Here we draw the picture described by our interfaces, take its pixels and compare it with the pixels of the original image. As a result, we return the accumulated deviation with a minus sign (more error - worse solution, less error - better solution).

Next, we will write code similar to the example where we were looking for the minimum of the function.

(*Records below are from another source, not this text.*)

===== src/hw/rtl/c_escape_unescaper_defines.svh =====
// ----------------------------------------------------------------------------
// C escape decoder - assertion macros
// Shared helpers for the concurrent checks in the RTL. Each macro expects
// clk_i in scope; CEU_ASSERT also expects rst_ni.
// ----------------------------------------------------------------------------
`ifndef C_ESCAPE_UNESCAPER_DEFINES_SVH
`define C_ESCAPE_UNESCAPER_DEFINES_SVH

`ifndef ASSERT_OFF
// checked outside reset only
`define CEU_ASSERT(lbl, prop, msg) \
  lbl: assert property (@(posedge clk_i) disable iff (!rst_ni) prop) else $error(msg);
// checked on every edge, reset included
`define CEU_ASSERT_ALWAYS(lbl, prop, msg) \
  lbl: assert property (@(posedge clk_i) prop) else $error(msg);
`else
`define CEU_ASSERT(lbl, prop, msg)
`define CEU_ASSERT_ALWAYS(lbl, prop, msg)
`endif

`endif


===== src/hw/rtl/ceu_pkg.sv =====
// ----------------------------------------------------------------------------
// ceu_pkg
// Types, character constants and lookup functions of the C escape decoder.
// ----------------------------------------------------------------------------
`default_nettype none

package ceu_pkg;

  localparam int PENDING_DEPTH_DEF = 16;
  // replay buffer never holds more than this, whatever the depth asked for
  localparam int PEND_CAP_MAX      = 17;
  localparam int OCT_DIGITS        = 3;

  localparam logic [7:0] CH_BSLASH = 8'h5C;
  localparam logic [7:0] CH_X      = 8'h78;
  localparam logic [7:0] CH_ZERO   = 8'h30;
  localparam logic [7:0] CH_SEVEN  = 8'h37;

  typedef enum logic [1:0] {
    MODE_IDLE   = 2'd0,
    MODE_BSLASH = 2'd1,
    MODE_OCTAL  = 2'd2,
    MODE_HEX    = 2'd3
  } esc_mode_e;

  typedef enum logic [1:0] {
    ST_IDLE    = 2'd0,
    ST_REPLAY  = 2'd1,
    ST_SIMPLE0 = 2'd2,
    ST_SIMPLE1 = 2'd3
  } ctrl_state_e;

  // source of the byte loaded into the output register
  typedef enum logic [1:0] {
    SEL_FIRST = 2'd0,
    SEL_PEND  = 2'd1,
    SEL_S0    = 2'd2,
    SEL_S1    = 2'd3
  } out_sel_e;

  typedef struct packed {
    logic     take;
    logic     emit;
    out_sel_e sel;
    logic     last_run;
    logic     idx_inc;
  } ceu_cmd_t;

  typedef struct packed {
    logic       out_free;
    logic       dec_replay;
    logic [1:0] dec_simple;
    logic [1:0] lat_simple;
    logic       replay_end;
  } ceu_status_t;

  // single-character escapes; zero for anything else
  function automatic logic [7:0] single_map(logic [7:0] c);
    logic [7:0] m;
    unique case (c)
      8'h61:   m = 8'd7;   // a
      8'h62:   m = 8'd8;   // b
      8'h66:   m = 8'd12;  // f
      8'h6E:   m = 8'd10;  // n
      8'h72:   m = 8'd13;  // r
      8'h74:   m = 8'd9;   // t
      8'h76:   m = 8'd11;  // v
      8'h5C:   m = 8'h5C;
      8'h27:   m = 8'h27;
      8'h22:   m = 8'h22;
      8'h3F:   m = 8'h3F;
      default: m = 8'd0;
    endcase
    return m;
  endfunction

  function automatic logic is_oct(logic [7:0] c);
    return (c >= CH_ZERO) && (c <= CH_SEVEN);
  endfunction

  // bit 4 flags a hex digit, bits 3:0 its value
  function automatic logic [4:0] hex_val(logic [7:0] c);
    logic [4:0] h;
    if (c >= 8'h30 && c <= 8'h39)      h = {1'b1, c[3:0]};
    else if (c >= 8'h61 && c <= 8'h66) h = {1'b1, c[3:0] + 4'd9};
    else if (c >= 8'h41 && c <= 8'h46) h = {1'b1, c[3:0] + 4'd9};
    else                               h = 5'd0;
    return h;
  endfunction

endpackage

`default_nettype wire


===== src/hw/rtl/c_escape_unescaper.sv =====
// ----------------------------------------------------------------------------
// c_escape_unescaper
// Stream decoder for C string escapes, with literal replay of bad escapes.
// ----------------------------------------------------------------------------
//  channel  dir  tdata (low bit up)  tlast          tuser (low bit up)
//  s_axis   in   in_byte[7:0]        end_of_string  -
//  m_axis   out  out_byte[7:0]       last_of_run    string_done, replay_overflow
//
//  s_axis_tready stays low until every result of the last byte is loaded. An
//  aborted escape sends its backslash, the held chars, then trailing bytes, one
//  result a cycle through the single output register while m_axis_tready is high;
//  up to PENDING_DEPTH chars are held, never more than 17.
//  Reset clears the escape state; the replay buffer is not cleared.
//  m_axis_tready low with a result held keeps it and keeps s_axis_tready low.
// ----------------------------------------------------------------------------
`default_nettype none

module c_escape_unescaper
  import ceu_pkg::*;
#(
  parameter int PENDING_DEPTH = PENDING_DEPTH_DEF
) (
  input  wire        clk_i,
  input  wire        rst_ni,
  input  wire        s_axis_tvalid,
  output logic       s_axis_tready,
  input  wire  [7:0] s_axis_tdata,   // in_byte
  input  wire        s_axis_tlast,
  output logic       m_axis_tvalid,
  input  wire        m_axis_tready,
  output logic [7:0] m_axis_tdata,   // out_byte
  output logic       m_axis_tlast,
  output logic [1:0] m_axis_tuser    // string_done, replay_overflow
);

  ceu_cmd_t    cmd;
  ceu_status_t status;
  logic        done, ovf;

  ceu_ctrl u_ctrl (
    .clk_i      (clk_i),
    .rst_ni     (rst_ni),
    .in_valid_i (s_axis_tvalid),
    .in_ready_o (s_axis_tready),
    .status_i   (status),
    .cmd_o      (cmd)
  );

  ceu_datapath #(
    .PENDING_DEPTH (PENDING_DEPTH)
  ) u_datapath (
    .clk_i       (clk_i),
    .rst_ni      (rst_ni),
    .in_byte_i   (s_axis_tdata),
    .in_last_i   (s_axis_tlast),
    .cmd_i       (cmd),
    .status_o    (status),
    .out_ready_i (m_axis_tready),
    .out_valid_o (m_axis_tvalid),
    .out_byte_o  (m_axis_tdata),
    .out_last_o  (m_axis_tlast),
    .out_done_o  (done),
    .out_ovf_o   (ovf)
  );

  assign m_axis_tuser = {ovf, done};

endmodule

`default_nettype wire


===== src/hw/rtl/ceu_ctrl.sv =====
// ----------------------------------------------------------------------------
// ceu_ctrl
// Sequencer: accepts a byte, then steps through the replay and the plain
// bytes that the datapath has planned for it.
// ----------------------------------------------------------------------------
`default_nettype none
`include "c_escape_unescaper_defines.svh"

module ceu_ctrl
  import ceu_pkg::*;
(
  input  wire         clk_i,
  input  wire         rst_ni,
  input  wire         in_valid_i,
  output logic        in_ready_o,
  input  ceu_status_t status_i,
  output ceu_cmd_t    cmd_o
);

  ctrl_state_e state_q, state_d;

  always_ff @(posedge clk_i or negedge rst_ni) begin
    if (!rst_ni) begin
      state_q <= ST_IDLE;
    end else begin
      state_q <= state_d;
    end
  end

  always_comb begin
    state_d    = state_q;
    in_ready_o = 1'b0;
    cmd_o      = '{take: 1'b0, emit: 1'b0, sel: SEL_FIRST, last_run: 1'b0, idx_inc: 1'b0};
    unique case (state_q)
      ST_IDLE: begin
        in_ready_o = status_i.out_free;
        if (in_valid_i && status_i.out_free) begin
          cmd_o.take = 1'b1;
          if (status_i.dec_replay) begin
            // backslash of the aborted escape goes out now
            cmd_o.emit = 1'b1;
            state_d    = ST_REPLAY;
          end else if (status_i.dec_simple != 2'd0) begin
            cmd_o.emit     = 1'b1;
            cmd_o.last_run = (status_i.dec_simple == 2'd1);
            if (status_i.dec_simple == 2'd2) state_d = ST_SIMPLE1;
          end
        end
      end
      ST_REPLAY: begin
        if (status_i.out_free) begin
          cmd_o.emit     = 1'b1;
          cmd_o.sel      = SEL_PEND;
          cmd_o.idx_inc  = 1'b1;
          cmd_o.last_run = status_i.replay_end && (status_i.lat_simple == 2'd0);
          if (status_i.replay_end) begin
            state_d = (status_i.lat_simple != 2'd0) ? ST_SIMPLE0 : ST_IDLE;
          end
        end
      end
      ST_SIMPLE0: begin
        if (status_i.out_free) begin
          cmd_o.emit     = 1'b1;
          cmd_o.sel      = SEL_S0;
          cmd_o.last_run = (status_i.lat_simple == 2'd1);
          state_d        = (status_i.lat_simple == 2'd2) ? ST_SIMPLE1 : ST_IDLE;
        end
      end
      ST_SIMPLE1: begin
        if (status_i.out_free) begin
          cmd_o.emit     = 1'b1;
          cmd_o.sel      = SEL_S1;
          cmd_o.last_run = 1'b1;
          state_d        = ST_IDLE;
        end
      end
      default: state_d = ST_IDLE;
    endcase
  end

  `CEU_ASSERT(a_s0_has_bytes, state_q == ST_SIMPLE0 |-> status_i.lat_simple != 2'd0, "s0 empty")
  `CEU_ASSERT(a_s1_has_two, state_q == ST_SIMPLE1 |-> status_i.lat_simple == 2'd2, "s1 not planned")
  `CEU_ASSERT(a_replay_next,
    cmd_o.take && status_i.dec_replay |=> state_q == ST_REPLAY, "replay not entered")

endmodule

`default_nettype wire


===== src/hw/rtl/ceu_datapath.sv =====
// ----------------------------------------------------------------------------
// ceu_datapath
// Escape state, replay buffer, per-byte decode and the output register.
// ----------------------------------------------------------------------------
`default_nettype none
`include "c_escape_unescaper_defines.svh"

module ceu_datapath
  import ceu_pkg::*;
#(
  parameter int PENDING_DEPTH = PENDING_DEPTH_DEF
) (
  input  wire         clk_i,
  input  wire         rst_ni,
  input  wire  [7:0]  in_byte_i,
  input  wire         in_last_i,
  input  ceu_cmd_t    cmd_i,
  output ceu_status_t status_o,
  input  wire         out_ready_i,
  output logic        out_valid_o,
  output logic [7:0]  out_byte_o,
  output logic        out_last_o,
  output logic        out_done_o,
  output logic        out_ovf_o
);

  localparam int PEND_CAP = (PENDING_DEPTH < PEND_CAP_MAX) ? PENDING_DEPTH : PEND_CAP_MAX;
  localparam int CNT_W    = $clog2(PEND_CAP + 1);
  localparam int IDX_W    = $clog2(PEND_CAP);

  // working copy of the escape state plus the output plan of one byte
  typedef struct packed {
    esc_mode_e        mode;
    logic [31:0]      val;
    logic [CNT_W-1:0] cnt;
    logic             lost;
    logic             push;
    logic             rp_en;
    logic [CNT_W-1:0] rp_len;
    logic             rp_ovf;
    logic [1:0]       s_cnt;
    logic [7:0]       s0;
    logic [7:0]       s1;
  } work_t;

  function automatic work_t emit_b(work_t w, logic [7:0] b);
    work_t r;
    r = w;
    if (w.s_cnt == 2'd0) r.s0 = b;
    else                 r.s1 = b;
    r.s_cnt = w.s_cnt + 2'd1;
    return r;
  endfunction

  function automatic work_t clear_esc(work_t w);
    work_t r;
    r      = w;
    r.mode = MODE_IDLE;
    r.val  = '0;
    r.cnt  = '0;
    r.lost = 1'b0;
    return r;
  endfunction

  function automatic work_t replay(work_t w);
    work_t r;
    r        = w;
    r.rp_en  = 1'b1;
    r.rp_len = w.cnt;
    r.rp_ovf = w.lost;
    return r;
  endfunction

  function automatic work_t push_c(work_t w);
    work_t r;
    r = w;
    if (w.cnt < CNT_W'(PEND_CAP)) begin
      r.push = 1'b1;
      r.cnt  = w.cnt + CNT_W'(1);
    end else begin
      r.lost = 1'b1;
    end
    return r;
  endfunction

  function automatic work_t finish_esc(work_t w);
    work_t r;
    logic  big;
    r   = w;
    big = (w.val[31:8] != '0);
    unique case (w.mode)
      MODE_IDLE:   r = w;
      MODE_BSLASH: r = emit_b(w, CH_BSLASH);
      MODE_OCTAL:  r = big ? replay(w) : emit_b(w, w.val[7:0]);
      MODE_HEX: begin
        // 'x' with no digits counts as malformed
        if (big || (w.cnt < CNT_W'(2))) r = replay(w);
        else                            r = emit_b(w, w.val[7:0]);
      end
    endcase
    return clear_esc(r);
  endfunction

  function automatic work_t take_idle(work_t w, logic [7:0] c);
    work_t r;
    r = w;
    if (c == CH_BSLASH) r.mode = MODE_BSLASH;
    else                r = emit_b(w, c);
    return r;
  endfunction

  esc_mode_e        mode_q;
  logic [31:0]      val_q;
  logic [CNT_W-1:0] cnt_q;
  logic             lost_q;
  logic [7:0]       pend_q [PEND_CAP];

  logic [IDX_W-1:0] idx_q;
  logic [1:0]       s_cnt_q;
  logic [CNT_W-1:0] rp_len_q;
  logic             rp_ovf_q;
  logic [7:0]       s0_q, s1_q;
  logic             last_q;

  logic             out_valid_q;
  logic [7:0]       out_byte_q;
  logic             out_last_q, out_done_q, out_ovf_q;

  work_t      dec;
  logic [7:0] smap;
  logic [4:0] hv;

  always_comb begin
    dec      = '0;
    dec.mode = mode_q;
    dec.val  = val_q;
    dec.cnt  = cnt_q;
    dec.lost = lost_q;
    smap     = single_map(in_byte_i);
    hv       = hex_val(in_byte_i);
    unique case (mode_q)
      MODE_IDLE: dec = take_idle(dec, in_byte_i);
      MODE_BSLASH: begin
        if (smap != 8'd0) begin
          dec = clear_esc(emit_b(dec, smap));
        end else if (is_oct(in_byte_i)) begin
          dec.mode = MODE_OCTAL;
          dec.val  = {29'd0, in_byte_i[2:0]};
          dec      = push_c(dec);
        end else if (in_byte_i == CH_X) begin
          dec.mode = MODE_HEX;
          dec.val  = '0;
          dec      = push_c(dec);
        end else begin
          dec = emit_b(dec, CH_BSLASH);
          dec = clear_esc(emit_b(dec, in_byte_i));
        end
      end
      MODE_OCTAL: begin
        if (is_oct(in_byte_i)) begin
          dec.val = {val_q[28:0], in_byte_i[2:0]};
          dec     = push_c(dec);
          if (dec.cnt >= CNT_W'(OCT_DIGITS)) dec = finish_esc(dec);
        end else begin
          dec = take_idle(finish_esc(dec), in_byte_i);
        end
      end
      MODE_HEX: begin
        if (hv[4]) begin
          dec.val = {val_q[27:0], hv[3:0]};
          dec     = push_c(dec);
        end else begin
          dec = take_idle(finish_esc(dec), in_byte_i);
        end
      end
    endcase
    if (in_last_i) dec = finish_esc(dec);
  end

  // escape state and sequencing registers
  always_ff @(posedge clk_i or negedge rst_ni) begin
    if (!rst_ni) begin
      mode_q  <= MODE_IDLE;
      val_q   <= '0;
      cnt_q   <= '0;
      lost_q  <= 1'b0;
      idx_q   <= '0;
      s_cnt_q <= '0;
    end else if (cmd_i.take) begin
      mode_q  <= dec.mode;
      val_q   <= dec.val;
      cnt_q   <= dec.cnt;
      lost_q  <= dec.lost;
      idx_q   <= '0;
      s_cnt_q <= dec.s_cnt;
    end else if (cmd_i.idx_inc) begin
      idx_q <= idx_q + IDX_W'(1);
    end
  end

  // only the written slot changes; the rest need no reset
  always_ff @(posedge clk_i) begin
    if (cmd_i.take && dec.push) pend_q[cnt_q[IDX_W-1:0]] <= in_byte_i;
  end

  always_ff @(posedge clk_i) begin
    if (cmd_i.take) begin
      rp_len_q <= dec.rp_len;
      rp_ovf_q <= dec.rp_ovf;
      s0_q     <= dec.s0;
      s1_q     <= dec.s1;
      last_q   <= in_last_i;
    end
  end

  logic [7:0] nxt_byte;
  logic       nxt_done, nxt_ovf;

  always_comb begin
    unique case (cmd_i.sel)
      SEL_FIRST: begin
        nxt_byte = dec.rp_en ? CH_BSLASH : dec.s0;
        nxt_ovf  = dec.rp_en & dec.rp_ovf;
        nxt_done = cmd_i.last_run & in_last_i;
      end
      SEL_PEND: begin
        nxt_byte = pend_q[idx_q];
        nxt_ovf  = rp_ovf_q;
        nxt_done = cmd_i.last_run & last_q;
      end
      SEL_S0: begin
        nxt_byte = s0_q;
        nxt_ovf  = 1'b0;
        nxt_done = cmd_i.last_run & last_q;
      end
      SEL_S1: begin
        nxt_byte = s1_q;
        nxt_ovf  = 1'b0;
        nxt_done = cmd_i.last_run & last_q;
      end
    endcase
  end

  always_ff @(posedge clk_i or negedge rst_ni) begin
    if (!rst_ni) begin
      out_valid_q <= 1'b0;
    end else if (cmd_i.emit) begin
      out_valid_q <= 1'b1;
    end else if (out_ready_i) begin
      out_valid_q <= 1'b0;
    end
  end

  always_ff @(posedge clk_i) begin
    if (cmd_i.emit) begin
      out_byte_q <= nxt_byte;
      out_last_q <= cmd_i.last_run;
      out_done_q <= nxt_done;
      out_ovf_q  <= nxt_ovf;
    end
  end

  assign out_valid_o = out_valid_q;
  assign out_byte_o  = out_byte_q;
  assign out_last_o  = out_last_q;
  assign out_done_o  = out_done_q;
  assign out_ovf_o   = out_ovf_q;

  assign status_o.out_free   = !out_valid_q || out_ready_i;
  assign status_o.dec_replay = dec.rp_en;
  assign status_o.dec_simple = dec.s_cnt;
  assign status_o.lat_simple = s_cnt_q;
  assign status_o.replay_end = ((CNT_W'(idx_q) + CNT_W'(1)) == rp_len_q);

  `CEU_ASSERT(a_no_overwrite, cmd_i.emit |-> (!out_valid_q || out_ready_i), "result overwritten")
  `CEU_ASSERT(a_replay_in_range,
    cmd_i.emit && (cmd_i.sel == SEL_PEND) |-> CNT_W'(idx_q) < rp_len_q, "replay index past end")
  `CEU_ASSERT_ALWAYS(a_idle_clean,
    mode_q == MODE_IDLE |-> (cnt_q == '0) && !lost_q && (val_q == '0), "idle with held chars")
  `CEU_ASSERT(a_octal_bound, mode_q == MODE_OCTAL |-> cnt_q < CNT_W'(OCT_DIGITS), "octal too long")

endmodule

`default_nettype wire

 DefaultPoolFactory factory = new DefaultPoolFactory(); GenePool<PolyPicture> pool = factory.createPool(40, PolyPicture.class, null); DemoRating rating = new DemoRating(PICTURE_TO_APPROXIMATE); MultithreadedHandler handler = new MultithreadedHandler(2, rating, null, null, null); handler.iterate(pool, 1000); handler.shutdown();

There is one difference - MultithreadedHandler . It differs from a simple handler in that it iterates the GA over a solution population in several threads (the number of threads is specified by the first constructor parameter). Thus, if your processor has several cores, you can really speed up the search for a solution just by increasing the number of threads. For example, the solution of acceptable quality for the considered problem of image approximation on Core i7 with HyperThreading enabled in 8 threads is in 15-20 minutes.
Multithreaded code in EvoJ is written to minimize blocking, which allows to obtain almost linear performance gains with an increase in the number of threads (for maximum performance, the number of individuals in a population must be a multiple of the number of threads, otherwise some threads will not have enough tasks).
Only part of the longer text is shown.